The Trump-Pence administration, however, has recently threatened to undermine federal sex discrimination protections through regulations attempting to erase protections for transgender people. They have also asked the Supreme Court to bar LGBTQ people from receiving federal non-discrimination protections  —  critical protections in areas of life including employment, housing, health care and education. 

“The growing legal consensus is that our nation’s civil rights laws do protect LGBTQ people against discrimination under sex non-discrimination laws,” Warbelow said. 

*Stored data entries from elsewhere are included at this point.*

--- config.mk ---
export PLATFORM = sky130hd
export DESIGN_NAME = dpram_be_clr_flat
export DESIGN_NICKNAME = d
export VERILOG_FILES = /design/src/rtl/dpram_pkg.sv /design/src/rtl/dpram_be_clr_if.sv /design/src/rtl/dpram_clear_ctrl.sv /design/src/rtl/dpram_be_clr.sv /design/src/flat_wrapper.sv
export SDC_FILE = /design/constraint.sdc
export NUM_CORES = 1
export LEC_CHECK = 0
export BUFFER_PORTS_ARGS = -buffer_cell sky130_fd_sc_hd__buf_4
export CORE_UTILIZATION = 50
export CTS_BUF_LIST = sky130_fd_sc_hd__clkbuf_2
export CTS_CLUSTER_SIZE = 14
export DETAILED_ROUTE_END_ITERATION = 16
export GPL_TIMING_DRIVEN = 1
export PLACE_DENSITY = 0.67
export SLEW_MARGIN = 0
export SYNTH_ARGS = -nofsm -noshare
export SYNTH_HDL_FRONTEND = slang
export SYNTH_SLANG_ARGS = --single-unit
--- constraint.sdc ---
create_clock -name clk -period 4 [get_ports clk]
set_input_delay 0.6 -clock clk [delete_from_list [all_inputs] [get_ports clk]]
set_output_delay 0.6 -clock clk [all_outputs]
set_load 0.02 [all_outputs]
--- src/rtl/dpram_pkg.sv ---
// Shared definitions for the byte-enabled dual-port RAM family.
//   dpram_state_e : clear-engine states (CLEAR, READY)
//   byte_count()  : number of byte lanes in a data word
//   byte_merge()  : per-byte merge of a new word into an old word
// Merge operates on a MAX_W-bit container so one function serves every
// instance width; callers zero-extend in and truncate out.
package dpram_pkg;

  typedef enum logic {
    CLEAR = 1'b0,
    READY = 1'b1
  } dpram_state_e;

  localparam int MAX_W = 256;
  localparam int MAX_B = MAX_W / 8;

  function automatic int byte_count(input int width);
    return width / 8;
  endfunction

  function automatic logic [MAX_W-1:0] byte_merge(input logic [MAX_W-1:0] old_w,
                                                  input logic [MAX_W-1:0] new_w,
                                                  input logic [MAX_B-1:0] mask);
    logic [MAX_W-1:0] res;
    res = old_w;
    for (int i = 0; i < MAX_B; i++) begin
      if (mask[i]) begin
        res[8*i +: 8] = new_w[8*i +: 8];
      end
    end
    return res;
  endfunction

endpackage

--- src/rtl/dpram_be_clr_if.sv ---
// Port bundle for dpram_be_clr.
//   clr_req, ready                          : clear request / access enable
//   addr_x, we_x, be_x, wdata_x, re_x       : per-port access request
//   rdata_x, rvalid_x                       : per-port read return
//   coll                                    : write-collision pulse
// master drives requests, slave (the RAM) drives responses.
interface dpram_be_clr_if import dpram_pkg::*; #(
  parameter int WIDTH    = 16,
  parameter int DEPTHBIT = 4
);
  localparam int BYTES = byte_count(WIDTH);

  logic                clr_req;
  logic                ready;
  logic [DEPTHBIT-1:0] addr_a;
  logic [DEPTHBIT-1:0] addr_b;
  logic                we_a;
  logic                we_b;
  logic [BYTES-1:0]    be_a;
  logic [BYTES-1:0]    be_b;
  logic [WIDTH-1:0]    wdata_a;
  logic [WIDTH-1:0]    wdata_b;
  logic                re_a;
  logic                re_b;
  logic [WIDTH-1:0]    rdata_a;
  logic [WIDTH-1:0]    rdata_b;
  logic                rvalid_a;
  logic                rvalid_b;
  logic                coll;

  modport master (
    output clr_req, addr_a, addr_b, we_a, we_b, be_a, be_b,
           wdata_a, wdata_b, re_a, re_b,
    input  ready, rdata_a, rdata_b, rvalid_a, rvalid_b, coll
  );

  modport slave (
    input  clr_req, addr_a, addr_b, we_a, we_b, be_a, be_b,
           wdata_a, wdata_b, re_a, re_b,
    output ready, rdata_a, rdata_b, rvalid_a, rvalid_b, coll
  );

endinterface
File: config.mk
export PLATFORM = sky130hd
export DESIGN_NAME = ifetch_unit
export DESIGN_NICKNAME = d
export VERILOG_FILES = /design/src/rtl/ifetch_unit_pkg.sv /design/src/rtl/ifetch_unit.sv
export SDC_FILE = /design/constraint.sdc
export NUM_CORES = 1
export LEC_CHECK = 0
export CORE_MARGIN = 3
export CORE_UTILIZATION = 40
export CTS_BUF_LIST = sky130_fd_sc_hd__clkbuf_2 sky130_fd_sc_hd__clkbuf_4 sky130_fd_sc_hd__clkbuf_8
export CTS_CLUSTER_DIAMETER = 150
export DETAILED_ROUTE_END_ITERATION = 8
export DONT_BUFFER_PORTS = 1
export MAX_ROUTING_LAYER = met4
export PLACE_DENSITY = 0.57
export SLEW_MARGIN = 10
export SYNTH_ARGS = -nofsm -noshare
export SYNTH_HDL_FRONTEND = slang
export SYNTH_SLANG_ARGS = --single-unit
export TNS_END_PERCENT = 10
File: constraint.sdc
create_clock -name clk -period 2.6 [get_ports clk]
set_input_delay 0.39 -clock clk [delete_from_list [all_inputs] [get_ports clk]]
set_output_delay 0.39 -clock clk [all_outputs]
set_load 0.005 [all_outputs]
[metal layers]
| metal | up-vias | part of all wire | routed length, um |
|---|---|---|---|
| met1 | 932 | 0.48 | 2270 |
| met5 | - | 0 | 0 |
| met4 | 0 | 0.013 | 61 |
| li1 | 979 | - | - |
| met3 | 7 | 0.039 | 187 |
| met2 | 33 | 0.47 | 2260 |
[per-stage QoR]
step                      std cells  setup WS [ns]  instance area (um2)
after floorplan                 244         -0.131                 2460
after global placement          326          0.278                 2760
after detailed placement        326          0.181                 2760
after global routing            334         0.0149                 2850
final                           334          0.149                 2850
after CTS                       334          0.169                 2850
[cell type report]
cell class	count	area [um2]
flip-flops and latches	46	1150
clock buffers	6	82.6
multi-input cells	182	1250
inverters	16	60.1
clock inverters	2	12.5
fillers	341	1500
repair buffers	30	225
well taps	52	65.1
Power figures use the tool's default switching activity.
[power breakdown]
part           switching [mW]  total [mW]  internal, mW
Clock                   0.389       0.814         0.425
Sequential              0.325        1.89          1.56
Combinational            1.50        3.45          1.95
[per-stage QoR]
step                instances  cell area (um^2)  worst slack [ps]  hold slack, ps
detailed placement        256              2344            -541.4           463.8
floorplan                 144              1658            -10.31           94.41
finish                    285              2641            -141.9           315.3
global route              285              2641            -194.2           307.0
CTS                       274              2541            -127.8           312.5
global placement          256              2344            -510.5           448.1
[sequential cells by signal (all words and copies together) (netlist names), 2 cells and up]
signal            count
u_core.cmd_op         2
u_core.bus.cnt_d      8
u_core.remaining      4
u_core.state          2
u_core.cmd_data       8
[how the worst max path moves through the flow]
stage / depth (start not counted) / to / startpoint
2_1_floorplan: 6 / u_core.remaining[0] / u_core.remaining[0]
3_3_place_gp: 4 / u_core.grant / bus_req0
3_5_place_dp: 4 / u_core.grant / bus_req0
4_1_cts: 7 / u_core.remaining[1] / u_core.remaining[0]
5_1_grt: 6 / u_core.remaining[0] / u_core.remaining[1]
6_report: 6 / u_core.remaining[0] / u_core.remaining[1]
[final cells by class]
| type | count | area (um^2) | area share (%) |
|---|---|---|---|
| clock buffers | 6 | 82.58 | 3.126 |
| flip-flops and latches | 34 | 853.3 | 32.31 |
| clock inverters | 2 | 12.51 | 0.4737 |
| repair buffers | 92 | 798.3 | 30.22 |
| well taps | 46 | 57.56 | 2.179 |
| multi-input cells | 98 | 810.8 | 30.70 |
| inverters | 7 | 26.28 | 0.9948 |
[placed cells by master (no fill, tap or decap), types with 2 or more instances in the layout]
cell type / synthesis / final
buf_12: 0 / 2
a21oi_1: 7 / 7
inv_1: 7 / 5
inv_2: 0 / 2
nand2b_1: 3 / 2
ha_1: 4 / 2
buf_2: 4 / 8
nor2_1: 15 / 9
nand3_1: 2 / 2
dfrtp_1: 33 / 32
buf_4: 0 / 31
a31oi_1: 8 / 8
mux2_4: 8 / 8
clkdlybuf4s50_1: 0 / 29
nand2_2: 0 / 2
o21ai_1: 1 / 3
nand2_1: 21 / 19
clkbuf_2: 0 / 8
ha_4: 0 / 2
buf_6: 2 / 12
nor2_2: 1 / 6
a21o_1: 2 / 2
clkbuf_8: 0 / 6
===== src/rtl/ahb_resp_mux.sv =====
// rtl/ahb_resp_mux.sv - AHB read-data/response mux with built-in default (ERROR) slave
// Slave select is captured in the address phase; outputs follow the data phase.
module ahb_resp_mux #(
  parameter int NUM_SLAVES = 4,
  parameter int DATA_WIDTH = 32,
  parameter int SEL_WIDTH  = 2
) (
  input  logic                             hClk,
  input  logic                             hReset,
  input  logic [SEL_WIDTH-1:0]             hSel,
  input  logic                             hSelValid,
  input  logic [1:0]                       hTrans,
  input  logic [NUM_SLAVES*DATA_WIDTH-1:0] hRdataAll,
  input  logic [NUM_SLAVES-1:0]            hReadyoutAll,
  input  logic [NUM_SLAVES-1:0]            hRespAll,
  output logic [DATA_WIDTH-1:0]            hRdata,
  output logic                             hReadyout,
  output logic                             hResp,
  output logic [SEL_WIDTH-1:0]             dataSel
);

  typedef enum logic [1:0] {
    DEF_OK   = 2'd0,
    DEF_ERR1 = 2'd1,
    DEF_ERR2 = 2'd2
  } def_state_e;

  logic [SEL_WIDTH-1:0]  sel_q, sel_d;
  logic                  valid_q, valid_d;
  logic                  active_q, active_d;
  def_state_e            state_q, state_d;

  logic [DATA_WIDTH-1:0] rdata_mux;
  logic                  ready_mux;
  logic                  resp_mux;
  logic                  unused_trans0;

  // Only HTRANS[1] distinguishes active (NONSEQ/SEQ) from IDLE/BUSY.
  assign unused_trans0 = hTrans[0];
  assign dataSel       = sel_q;

  // Loop compare instead of a direct index keeps out-of-range selects from reading X.
  always_comb begin
    rdata_mux = '0;
    ready_mux = 1'b1;
    resp_mux  = 1'b0;
    for (int i = 0; i < NUM_SLAVES; i++) begin
      if (sel_q == SEL_WIDTH'(i)) begin
        rdata_mux = hRdataAll[i*DATA_WIDTH +: DATA_WIDTH];
        ready_mux = hReadyoutAll[i];
        resp_mux  = hRespAll[i];
      end
    end
  end

  always_comb begin
    hRdata    = '0;
    hReadyout = 1'b1;
    hResp     = 1'b0;
    if (valid_q) begin
      hRdata    = rdata_mux;
      hReadyout = ready_mux;
      hResp     = resp_mux;
    end else if (active_q) begin
      case (state_q)
        DEF_ERR1: begin
          hReadyout = 1'b0;
          hResp     = 1'b1;
        end
        DEF_ERR2: begin
          hReadyout = 1'b1;
          hResp     = 1'b1;
        end
        default: begin
          hReadyout = 1'b1;
          hResp     = 1'b0;
        end
      endcase
    end
  end

  always_comb begin
    sel_d    = sel_q;
    valid_d  = valid_q;
    active_d = active_q;
    state_d  = state_q;
    if (state_q == DEF_ERR1) begin
      state_d = DEF_ERR2;
    end else if (hReadyout) begin
      sel_d    = hSel;
      valid_d  = hSelValid && (32'(hSel) < 32'(NUM_SLAVES));
      active_d = hTrans[1];
      state_d  = (!valid_d && active_d) ? DEF_ERR1 : DEF_OK;
    end
  end

  always_ff @(posedge hClk or posedge hReset) begin
    if (hReset) begin
      sel_q    <= '0;
      valid_q  <= 1'b0;
      active_q <= 1'b0;
      state_q  <= DEF_OK;
    end else begin
      sel_q    <= sel_d;
      valid_q  <= valid_d;
      active_q <= active_d;
      state_q  <= state_d;
    end
  end

endmodule


===== config.mk =====
export PLATFORM = sky130hd
export DESIGN_NAME = ahb_resp_mux
export DESIGN_NICKNAME = d
export VERILOG_FILES = /design/src/rtl/ahb_resp_mux.sv
export SDC_FILE = /design/constraint.sdc
export NUM_CORES = 1
export LEC_CHECK = 0
export ABC_AREA = 1
export CAP_MARGIN = 10
export CORE_MARGIN = 2
export CORE_UTILIZATION = 28
export CTS_CLUSTER_DIAMETER = 100
export CTS_CLUSTER_SIZE = 20
export DETAILED_ROUTE_END_ITERATION = 10
export PLACE_DENSITY = 0.87
export SETUP_SLACK_MARGIN = 0.02
export SLEW_MARGIN = 20
export SYNTH_ARGS = -nofsm -noshare
export SYNTH_HDL_FRONTEND = slang
export SYNTH_SLANG_ARGS = --single-unit

===== constraint.sdc =====
create_clock -name hClk -period 3.75 [get_ports hClk]
set_clock_uncertainty 0.15 [all_clocks]
set_input_delay 0.375 -clock hClk [delete_from_list [all_inputs] [get_ports hClk]]
set_output_delay 0.375 -clock hClk [all_outputs]
set_load 0.005 [all_outputs]

==> results of run 1 <==
cell families (layout without fill, tap and decap cells):
kind of cell / count (synthesis) / in the layout / synth area share (%)
adders and majority gates: 1 / 1 / 0.8763
buffers and inverters: 49 / 214 / 14.02
and+or+nand+nor: 143 / 143 / 44.61
DFF: 6 / 6 / 10.52
AOI/OAI and AO/OA: 69 / 69 / 29.97
power by group through the flow:
stage,clock network (W),registers [W],logic [W]
floorplan,0,0.000129,0.000889
global placement,0,0.000138,0.00162
detailed placement,0,0.000139,0.00166
CTS,0.0000973,0.000139,0.00167
global route,0.000103,0.000142,0.00184
finish,0.0000959,0.000140,0.00166
path summary, 6_finish.rpt:
kind / from / endpoint / slack (ns) / cells past startpoint
worst max-delay path: dataSel[1] / hRdata[24] / 0.51 / 5
worst min-delay path: hReset / valid_q / 0.23 / 2
worst max register to register: dataSel[1] / dataSel[1] / 1.50 / 9
worst min register to register: active_q / active_q / 0.37 / 2
max in group asynchronous: hReset / state_q[0] / 3.02 / 2
min in group hClk: active_q / active_q / 0.37 / 2
cell type report:
cell class,instances,area [um^2],area share [%]
Timing Repair Buffer,182,1809,55.32
Multi-Input combinational cell,213,1077,32.94
Sequential cell,6,150.1,4.591
Inverter,29,108.9,3.328
Tap cell,67,83.83,2.563
Clock buffer,3,41.29,1.262
worst max-delay path: stages, from the launching register on:
cell	delay [ns]
sky130_fd_sc_hd__dfrtp_1	0.73
sky130_fd_sc_hd__nand2_2	0.46
sky130_fd_sc_hd__inv_2	0.47
sky130_fd_sc_hd__nand2_1	0.09
sky130_fd_sc_hd__a21oi_1	0.19
sky130_fd_sc_hd__clkdlybuf4s50_1	0.54
metrics by stage:
step           utilization, %  total power (W)  instance area (um^2)  setup WS (ns)
6_report                67.90         0.001898                  3271         0.5143
5_1_grt                 67.90         0.002082                  3271         0.3322
4_1_cts                 67.90         0.001905                  3271         0.5127
3_5_place_dp            67.04         0.001800                  3229         0.7595
3_3_place_gp            67.04         0.001761                  3229         0.7823
2_1_floorplan               -         0.001019                  1428          2.074
layer usage:
layer,vias to the layer above,share of wire (%),global-route usage [%]
met3,10,8.4,3.439
li1,1242,-,-
met4,0,1.4,7.212
met1,1097,39,29.06
met5,-,0,0
met2,127,51,46.67
synthesized netlist by cell type:
cell / count / area share, %
sky130_fd_sc_hd__a21oi_1: 14 / 4.9
sky130_fd_sc_hd__and3_1: 1 / 0.44
sky130_fd_sc_hd__buf_1: 1 / 0.26
sky130_fd_sc_hd__buf_2: 10 / 3.5
sky130_fd_sc_hd__buf_4: 1 / 0.53
sky130_fd_sc_hd__clkbuf_1: 8 / 2.1
sky130_fd_sc_hd__dfrtp_1: 6 / 11
sky130_fd_sc_hd__ha_1: 1 / 0.88
sky130_fd_sc_hd__inv_1: 26 / 6.8
sky130_fd_sc_hd__inv_2: 3 / 0.79
sky130_fd_sc_hd__nand2_1: 53 / 14
sky130_fd_sc_hd__nand2_2: 3 / 1.3
sky130_fd_sc_hd__nand3_1: 42 / 15
sky130_fd_sc_hd__nand4_1: 1 / 0.44
sky130_fd_sc_hd__nor2_1: 29 / 7.6
sky130_fd_sc_hd__nor2_2: 1 / 0.44
sky130_fd_sc_hd__o211ai_1: 31 / 16
sky130_fd_sc_hd__o21ai_0: 21 / 7.4
sky130_fd_sc_hd__o21ai_1: 1 / 0.35
sky130_fd_sc_hd__o221ai_1: 1 / 0.61
sky130_fd_sc_hd__o22ai_1: 1 / 0.44
sky130_fd_sc_hd__or2_1: 10 / 4.4
sky130_fd_sc_hd__or2_2: 3 / 1.3
sequential cells by signal, summed over array words and instances, names as in the netlist:
signal    cells
state_q       2
active_q      1
valid_q       1
dataSel       2
==> flow_results.xml, run 1 <==
<?xml version="1.0" encoding="UTF-8"?>
<metrics>
  <group name="finish">
    <metric name="antenna_cells" unit="">0</metric>
    <metric name="layout.nets" unit="">579</metric>
    <metric name="layout_cell_share_with_drive_strength_beyond_1" unit="%">4.157</metric>
    <metric name="mostFrequentLayoutCell" unit="">sky130_fd_sc_hd__clkdlybuf4s50_1</metric>
    <metric name="final_cells" unit="">500</metric>
    <metric name="fill_cells" unit="">445</metric>
    <metric name="most-common-layout-cells" unit="">sky130_fd_sc_hd__clkdlybuf4s50_1, sky130_fd_sc_hd__nand2_1, sky130_fd_sc_hd__nand3_1</metric>
    <metric name="area_delta_synth_final" unit="%">129.1</metric>
  </group>
  <group name="clock_tree">
    <metric name="ctsResizeCount" unit="">0</metric>
    <metric name="library_cell_used_as_clock_root_buffer" unit="">sky130_fd_sc_hd__clkbuf_8</metric>
    <metric name="clk_path_buf_depth" unit="">2</metric>
    <metric name="cts_hold_buffers" unit="">0</metric>
    <metric name="cts_inserted_buffers" unit="">3</metric>
    <metric name="cts_post_setup_buffers_inserted" unit="">0</metric>
    <metric name="path_clk_slew" unit="ns">0.04</metric>
    <metric name="clk-insertion-delay-late" unit="ns">0.22</metric>
    <metric name="tritoncts" unit="">yes</metric>
    <metric name="cts.sink_count" unit="">6</metric>
    <metric name="cts.htree.levels" unit="">1</metric>
  </group>
  <group name="critical_path">
    <metric name="critical_path_required" unit="ns">3.22</metric>
    <metric name="critical_path.startpoint_type" unit="">flip-flop</metric>
    <metric name="cp.arrival" unit="ns">2.71</metric>
    <metric name="worst-path-max-fanout" unit="">26</metric>
    <metric name="crit_type" unit="">flip-flop to output port</metric>
    <metric name="critPathCaptureType" unit="">output port</metric>
  </group>
  <group name="timing">
    <metric name="worst_slew_pin_slew" unit="ns">0.6954</metric>
    <metric name="slew_viol_final" unit="">0</metric>
    <metric name="rsz0062_at_grt" unit="">false</metric>
    <metric name="fmaxAchievable" unit="GHz">0.3091</metric>
    <metric name="final_worst_path_cycle_share" unit="%">86.29</metric>
    <metric name="finalHoldViolCount" unit="">0</metric>
    <metric name="hold_slack" unit="ns">0.2344</metric>
    <metric name="timing.max_slew.rel_slack" unit="%">53.59</metric>
    <metric name="totalNegativeSetupSlack" unit="ns">0</metric>
    <metric name="final-setup-viol-count" unit="">0</metric>
    <metric name="post-route-min-period" unit="ns">3.236</metric>
  </group>
  <group name="logic_synthesis">
    <metric name="synthesis.nets" unit="">412</metric>
    <metric name="syn-mean-instance-area" unit="um^2">5.327</metric>
    <metric name="netlist_area" unit="um^2">1428</metric>
    <metric name="synthDistinctLibCells" unit="">23</metric>
    <metric name="synthesis.yosys.warnings" unit="">0</metric>
    <metric name="postSynthRegisterBits" unit="">6</metric>
    <metric name="synth-seq-area-share" unit="%">10.52</metric>
    <metric name="netlist_instances" unit="">268</metric>
  </group>
  <group name="power">
    <metric name="cellLeakagePower" unit="nW">1.373</metric>
    <metric name="peakVddDrop" unit="mV">0.4816</metric>
    <metric name="sequentialPowerShare" unit="%">7.4</metric>
    <metric name="intPower" unit="W">0.0009911</metric>
    <metric name="netSwitchingPower" unit="W">0.0009065</metric>
    <metric name="power.share.switching" unit="%">47.77</metric>
    <metric name="power.density" unit="nW/um^2">580.2</metric>
    <metric name="comb_power_share" unit="%">87.6</metric>
    <metric name="pwr-share-clk" unit="%">5.1</metric>
  </group>
  <group name="routing">
    <metric name="postRouteWirelength" unit="mm">7.415</metric>
    <metric name="drt-vias-per-instance" unit="">4.952</metric>
    <metric name="final_antenna_net_count" unit="">0</metric>
    <metric name="detail_route.iter0.violations" unit="">94</metric>
    <metric name="vias" unit="">2476</metric>
    <metric name="post_drt_wl_per_cell" unit="um">14.83</metric>
    <metric name="detail_route.first_pass.iterations" unit="">4</metric>
    <metric name="drc_errors" unit="">0</metric>
  </group>
  <group name="die">
    <metric name="die-area" unit="um^2">5686</metric>
    <metric name="starting_density_of_the_core" unit="%">29.64</metric>
    <metric name="die_width" unit="um">75.41</metric>
    <metric name="io_pins" unit="">179</metric>
    <metric name="die_h" unit="um">75.41</metric>
    <metric name="design.core.area" unit="um^2">4817</metric>
    <metric name="placement_rows" unit="">25</metric>
  </group>
  <group name="job">
    <metric name="maxCapViolCount" unit="">0</metric>
  </group>
  <group name="grt">
    <metric name="grtUsageTotal" unit="%">24.84</metric>
    <metric name="largest_net_degree_at_the_start_of_global_routing" unit="">27</metric>
    <metric name="number_of_antenna_violations_at_the_first_check_in_global_routing" unit="">0</metric>
    <metric name="grt.overflow.total" unit="">0</metric>
    <metric name="wire_length_of_the_first_global_routing_pass" unit="mm">11.10</metric>
    <metric name="via_count_of_the_first_global_routing_pass" unit="">2437</metric>
  </group>
  <group name="run_status">
    <metric name="outcome" unit="">finished clean</metric>
  </group>
  <group name="placement">
    <metric name="post-dp-hpwl" unit="mm">5.896</metric>
    <metric name="place.gp.congestion" unit="">0.8803</metric>
    <metric name="numPortBuffers" unit="">177</metric>
    <metric name="dpl.cell_count" unit="">497</metric>
  </group>
  <group name="hold_path">
    <metric name="hp-class" unit="">input port to asynchronous set/reset pin</metric>
  </group>
</metrics>
Power figures use the tool's default switching activity.
**src/rtl/imem_arbiter.sv**
```systemverilog
// Arbitrates one single-port instruction memory between CPU fetch and a program loader.
// Latency: grant is combinational in the request cycle; fetch_valid / load_ack follow one cycle later.
// Backpressure: the losing fetch sees fetch_stall; the loader holds load_req until load_grant.
module imem_arbiter (
   input  logic        clk,
   input  logic        rst,
   input  logic        fetch_req,
   input  logic [15:0] fetch_addr,
   output logic        fetch_stall,
   output logic [15:0] fetch_data,
   output logic        fetch_valid,
   input  logic        load_req,
   input  logic        load_we,
   input  logic [15:0] load_addr,
   input  logic [15:0] load_wdata,
   output logic        load_grant,
   output logic        load_ack,
   output logic [15:0] load_rdata,
   output logic        load_err,
   input  logic        load_lock,
   output logic        cpu_halt,
   output logic [12:0] mem_addr,
   output logic        mem_we,
   output logic [15:0] mem_wdata,
   input  logic [15:0] mem_rdata
);

   typedef enum logic [1:0] {IDLE, DRAIN, LOCKED, RELEASE} state_t;

   state_t      state, stateNext;
   logic [2:0]  wcnt;
   logic        grantF, grantL;
   logic        loadInRange;
   logic [12:0] addrHold;
   logic        fetchValidQ, loadAckQ, loadErrQ, loadReadQ, cpuHaltQ;

   assign loadInRange = (load_addr[15:13] == 3'b000);

   // Next-state and grant selection; fetch only ever wins in IDLE, and never under reset.
   always_comb begin
      stateNext = state;
      grantF    = 1'b0;
      grantL    = 1'b0;
      if (!rst) begin
         case (state)
            IDLE: begin
               grantL = load_req && ((wcnt == 3'd4) || !fetch_req);
               grantF = fetch_req && !grantL;
               if (load_lock) stateNext = DRAIN;
            end
            DRAIN: begin
               grantL    = load_req;
               stateNext = LOCKED;
            end
            LOCKED: begin
               grantL = load_req;
               if (!load_lock) stateNext = RELEASE;
            end
            RELEASE: begin
               grantL    = load_req;
               stateNext = IDLE;
            end
            default: stateNext = IDLE;
         endcase
      end
   end

   // Memory port mux; the address parks on the last issued access when nobody is granted.
   always_comb begin
      fetch_stall = fetch_req && !grantF && !rst;
      load_grant  = grantL;
      if (grantL)      mem_addr = load_addr[12:0];
      else if (grantF) mem_addr = fetch_addr[12:0];
      else             mem_addr = addrHold;
      mem_we      = grantL && load_we && loadInRange;
      mem_wdata   = load_wdata;
   end

   // Response outputs; masking with rst drops any response whose grant preceded a reset.
   always_comb begin
      fetch_valid = fetchValidQ && !rst;
      fetch_data  = fetch_valid ? mem_rdata : 16'h0000;
      load_ack    = loadAckQ && !rst;
      load_err    = loadErrQ && !rst;
      load_rdata  = (load_ack && loadReadQ) ? mem_rdata : 16'h0000;
      cpu_halt    = cpuHaltQ;
   end

   // State register.
   always_ff @(posedge clk) begin
      if (rst) state <= IDLE;
      else     state <= stateNext;
   end

   // Loader starvation counter: counts cycles a pending loader request loses, saturating at 4.
   always_ff @(posedge clk) begin
      if (rst || (state == LOCKED) || grantL || !load_req) wcnt <= 3'd0;
      else if (wcnt != 3'd4)                               wcnt <= wcnt + 3'd1;
   end

   // Response tracking for the access issued this cycle, plus registered halt.
   always_ff @(posedge clk) begin
      if (rst) begin
         fetchValidQ <= 1'b0;
         loadAckQ    <= 1'b0;
         loadErrQ    <= 1'b0;
         loadReadQ   <= 1'b0;
         cpuHaltQ    <= 1'b0;
         addrHold    <= 13'd0;
      end else begin
         fetchValidQ <= grantF;
         loadAckQ    <= grantL;
         loadErrQ    <= grantL && !loadInRange;
         loadReadQ   <= grantL && !load_we && loadInRange;
         cpuHaltQ    <= (stateNext != IDLE);
         if (grantL || grantF) addrHold <= mem_addr;
      end
   end

endmodule
```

These cases all involve employment discrimination against LGBTQ people. In Altitude Express Inc. v. Zarda, skydiving instructor Donald Zarda was fired from his job after telling a client he is gay. He sued on the basis of sexual orientation discrimination, but a federal trial court rejected his discrimination claim, saying that the Civil Rights Act does not protect him from being fired for being a gay man. 

Zarda appealed, and in February 2018, the full Second Circuit Court of Appeals ruled that discrimination based on sexual orientation is a form of discrimination based on sex and is prohibited under Title VII. The court recognized that when a lesbian, gay, or bisexual person is treated differently because of discomfort or disapproval that they are attracted to people of the same sex, that’s discrimination based on sex. Tragically, Zarda died in an accident in 2014 without witnessing his court victory, but his family continued the case for him. 

At its core, these discriminatory cases hurt LGBTQ people and those who love them. In the third case the high court is set to review, Bostock v. Clayton County, Gerald Lynn Bostock was fired from his job as a county child welfare services coordinator when his employer learned that he is gay. Despite appealing, in May 2018, the Eleventh Circuit Court of Appeals refused to reconsider a 1979 decision wrongly excluding sexual orientation discrimination from coverage under Title VII’s ban on sex discrimination.  

Now, the Supreme Court has a chance to make a statement and protect LGBTQ people from discrimination. 

“The Supreme Court has an opportunity to clarify this area of law to ensure protections for LGBTQ people in many important areas of life. The impact of this decision will have very real consequences for millions of LGBTQ people across the country,” Warbelow said. 

While the Supreme Court prepares to hear these cases, the U.S. House of Representatives passed the Equality Act — which would provide clear, comprehensive protections for LGBTQ people across key areas of life, including employment, housing, credit, education, public spaces and services, federally funded programs and jury service. Now, the ball is in the U.S. Senate’s court. 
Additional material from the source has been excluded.